If I had to summarize my blog in one word, it would be “j’accuse.”  (Or is that two words?)

I’m going to make 4 arguments for ignoring Tyler’s advice and charging ahead with my Fed/ECB/BOJ bashing:

1.  Public pressure is part of the policy process

2.  Failure is a matter of degree

3.  Educating the public

4.  Playing the long game

Some people have pointed to Fed officials indicating (sotto voce) that they’d like to do a bit more, but there’s oh so much public pressure from the inflation hawks.  This argument is apparently supposed to make me see that my crusade is futile.  But it does just the opposite.  If hawkish pressure is restraining the Fed from easing, then market monetarist and enlightened Keynesian pressure can push back the other way.  No one can deny that reporters are increasingly pressing Bernanke at his press conferences on the obvious inconsistency between the Fed’s unemployment objective of 5.6% and inflation objective of 2%, with a policy that is currently expected to undershoot on both jobs and inflation.  But there’s much more work to be done.  We still need to educate roughly 50% of economists, and President Obama, and much of Congress, all of whom support more stimulus but think the Fed’s out of ammo.

Even if we don’t “succeed” perhaps we’ll cause the Fed to fail a little less badly.  Tyler’s right that there are no longer $1 trillion bills lying on the sidewalk, as in 2008-9.

I still believe in a looser monetary policy, I just think that what we can get for that now is much much less (a fifth? a tenth?) of what we could have received in 2008-2009.

But that means there are still $100 billion bills lying around, well worth picking up.  Heck, I’m old enough where I still pick up non-copper coins.

Some people say “yes, we see your point, but there’s nothing that can realistically be done at this point.”  Actually, people don’t agree with me.  Few agree that tight money caused the recession.  Few agree that the fiscal multiplier is zero, although the idea is beginning to appear in unexpected places.  Few agree with me that saving is not contractionary.  Indeed here’s Tyler:

3. As banking and finance heal, debt overhang is less of an AD problem.

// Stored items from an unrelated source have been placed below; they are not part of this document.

==> build 18 <==
==> flow/design.v <==
`timescale 1ns / 1ps
module debounce_one_shot(
    input CLK,
    input EN,
    input RST,
    input BTN,
    output logic DB_BTN
    );
    localparam logic [7:0] c_LOW_GOING_HIGH_CLOCKS = 8'h19;  
    localparam logic [7:0] c_HIGH_GOING_LOW_CLOCKS = 8'h33;  
    localparam logic [7:0] c_ONE_SHOT_CLOCKS       = 8'h01;  
    typedef enum { ST_init, ST_BTN_low, ST_BTN_low_to_high, ST_BTN_high, ST_BTN_high_to_low, ST_one_shot} STATES;
    STATES NS, PS;
    logic [7:0] s_db_count;
    logic s_count_rst, s_count_inc;
    always_ff @(posedge CLK) begin
        if (RST == 1'b1)
            s_db_count <= 8'h00;
        else if (EN == 1'b1) begin
            if (s_count_rst == 1'b1)
                s_db_count <= 8'h00;
            else if (s_count_inc == 1'b1)
                s_db_count <= s_db_count + 1;
        end
    end
    always_ff @(posedge CLK) begin
       if (RST == 1'b1)
           PS <= ST_init;
       else if (EN == 1'b1)
           PS <= NS; 
    end
    always_comb begin
        NS = ST_init;
        DB_BTN = 1'b0;
        s_count_rst = 1'b0;
        s_count_inc = 1'b0;
        case (PS)
            ST_init: begin           
                NS = ST_BTN_low;
                DB_BTN = 1'b0;
                s_count_rst = 1'b1;
            end
            ST_BTN_low: begin    
                if (BTN == 1'b1) begin        
                    NS = ST_BTN_low_to_high;  
                    s_count_inc = 1'b1;        
                end
                else begin
                    NS = ST_BTN_low;         
                    s_count_rst = 1'b1;
                end
            end
            ST_BTN_low_to_high: begin    
                if (BTN == 1'b1) begin   
                    if (s_db_count == c_LOW_GOING_HIGH_CLOCKS) begin 
                        NS = ST_BTN_high;
                        s_count_rst = 1'b1;
                    end
                    else begin           
                        NS = ST_BTN_low_to_high;
                        s_count_inc = 1'b1;
                    end
                end
                else begin               
                    NS = ST_BTN_low;
                    s_count_rst = 1'b1;
                end
            end
            ST_BTN_high: begin           
                if (BTN == 1'b1) begin 
                    NS = ST_BTN_high;
                    s_count_rst = 1'b1;
                end
                else begin               
                    NS = ST_BTN_high_to_low;
                    s_count_inc = 1'b1;
                end
            end
            ST_BTN_high_to_low: begin
                if (BTN == 1'b0) begin   
                    if (s_db_count == c_HIGH_GOING_LOW_CLOCKS) begin 
                        NS = ST_one_shot;
                        s_count_rst = 1'b1;
                    end
                    else begin           
                        NS = ST_BTN_high_to_low;
                        s_count_inc = 1'b1;
                    end
                end
                else begin               
                    NS = ST_BTN_high;
                    s_count_rst = 1'b1;
                end 
            end
            ST_one_shot: begin   
                if (s_db_count == c_ONE_SHOT_CLOCKS) begin  
                    NS = ST_init;
                    s_count_rst = 1'b1;
                    DB_BTN = 1'b0;
                end
                else begin               
                    NS = ST_one_shot;
                    s_count_inc = 1'b1;
                    DB_BTN = 1'b1;
                end
            end
            default: begin               
                NS = ST_init;
                s_count_rst = 1'b1;
                s_count_inc = 1'b0;
                DB_BTN = 1'b0;
            end
        endcase
    end
endmodule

The debt repayments get rechanneled into investment, rather than falling into a black hole.

Yes, saving can be deflationary under money supply or interest rate targeting, but that’s not Fed policy.  Bernanke is targeting inflation at 2%, with perhaps some weight given to employment.  Under inflation targeting saving is not contractionary, regardless of the weight given to jobs.

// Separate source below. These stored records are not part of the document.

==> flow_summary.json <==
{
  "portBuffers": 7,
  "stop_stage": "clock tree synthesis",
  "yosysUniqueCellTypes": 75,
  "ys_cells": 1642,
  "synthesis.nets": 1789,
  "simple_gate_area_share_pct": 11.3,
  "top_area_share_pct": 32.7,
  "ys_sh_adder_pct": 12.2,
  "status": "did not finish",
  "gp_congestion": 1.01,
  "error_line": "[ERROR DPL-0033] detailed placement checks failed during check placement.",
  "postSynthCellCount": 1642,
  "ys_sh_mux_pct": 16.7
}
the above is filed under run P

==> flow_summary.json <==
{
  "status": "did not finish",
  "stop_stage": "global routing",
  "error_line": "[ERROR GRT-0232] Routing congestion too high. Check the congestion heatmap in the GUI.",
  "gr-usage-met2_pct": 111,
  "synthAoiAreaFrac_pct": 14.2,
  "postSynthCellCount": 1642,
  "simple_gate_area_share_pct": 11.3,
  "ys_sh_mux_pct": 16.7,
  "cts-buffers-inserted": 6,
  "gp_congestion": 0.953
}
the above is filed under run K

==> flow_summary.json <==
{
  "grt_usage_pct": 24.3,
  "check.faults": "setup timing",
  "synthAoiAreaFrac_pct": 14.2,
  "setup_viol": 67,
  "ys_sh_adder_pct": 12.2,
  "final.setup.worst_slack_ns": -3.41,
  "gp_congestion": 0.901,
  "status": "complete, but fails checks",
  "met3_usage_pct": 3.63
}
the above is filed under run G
### flow/run.sh
#!/bin/bash
# the make line also repeats each setting of config.mk as NAME=value (left out here)
make -C /OpenROAD-flow-scripts/flow DESIGN_CONFIG=/design/flow/config.mk WORK_HOME=/design/flow/orfs CLKGATE_MAP_FILE= finish
### flow/config.mk
export PLATFORM = sky130hd
export DESIGN_NAME = cordic_sin_cos
export DESIGN_NICKNAME = cordic_sin_cos
export VERILOG_FILES = /design/flow/design.v
export SDC_FILE = /design/flow/constraint.sdc
export NUM_CORES = 4
export LEC_CHECK = 0
export ABC_AREA = 0
export CAP_MARGIN = 20
export CELL_PAD_IN_SITES_DETAIL_PLACEMENT = 0
export CORE_MARGIN = 2
export CORE_UTILIZATION = 51
export CTS_CLUSTER_SIZE = 14
export GPL_TIMING_DRIVEN = 1
export HOLD_SLACK_MARGIN = 0.03
export SETUP_SLACK_MARGIN = -2.0
export SLEW_MARGIN = 20
### flow/constraint.sdc
create_clock -name core_clock -period 26.4 [get_ports {clk}]
set_input_delay 5.2800 -clock core_clock [delete_from_list [all_inputs] [get_ports {clk}]]
set_output_delay 5.2800 -clock core_clock [all_outputs]
set_load 0.01 [all_outputs]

Many people wrongly think that monetary stimulus would hurt older people.  Not so, Social Security recipients are protected via indexing, and those living off capital will do better is a healthy economy where returns to capital are higher.  If part of the cause of our malaise is public pressure caused by false theories, then correcting those false ideas has real value.

And then there’s the long game.  My hope is to get market monetarist ideas into the textbooks, where they might influence the next generation.  (Soon I hope to be able to announce progress on that front.)   I’m shocked when people say that there’s no hope of convincing the world’s central banks that NGDP targeting is a good idea.  It was only a few decades ago that the economics profession convinced the world’s central banks that inflation targeting was a good idea.  Furthermore, many central banks already do “flexible inflation targeting,” which is really close to NGDP targeting.  Furthermore, until the interest rate hit the zero bound in 2008 the Fed has been doing something pretty close to NGDP targeting for 25 years.  Furthermore the idea of a single target that addresses both sides of the dual mandate has great appeal, as both the left and the right now agree that the discretion associated with the Fed’s current approach to the dual mandate leads to undesirable policy uncertainty.  Furthermore NGDP targeting has already been praised by lots of well known conservative economists and lots of well known liberal economists.  And after all this we are to believe it can never happen?  People need to use their imaginations a bit more.  Change is the only constant in the world of central banking.  Never say never.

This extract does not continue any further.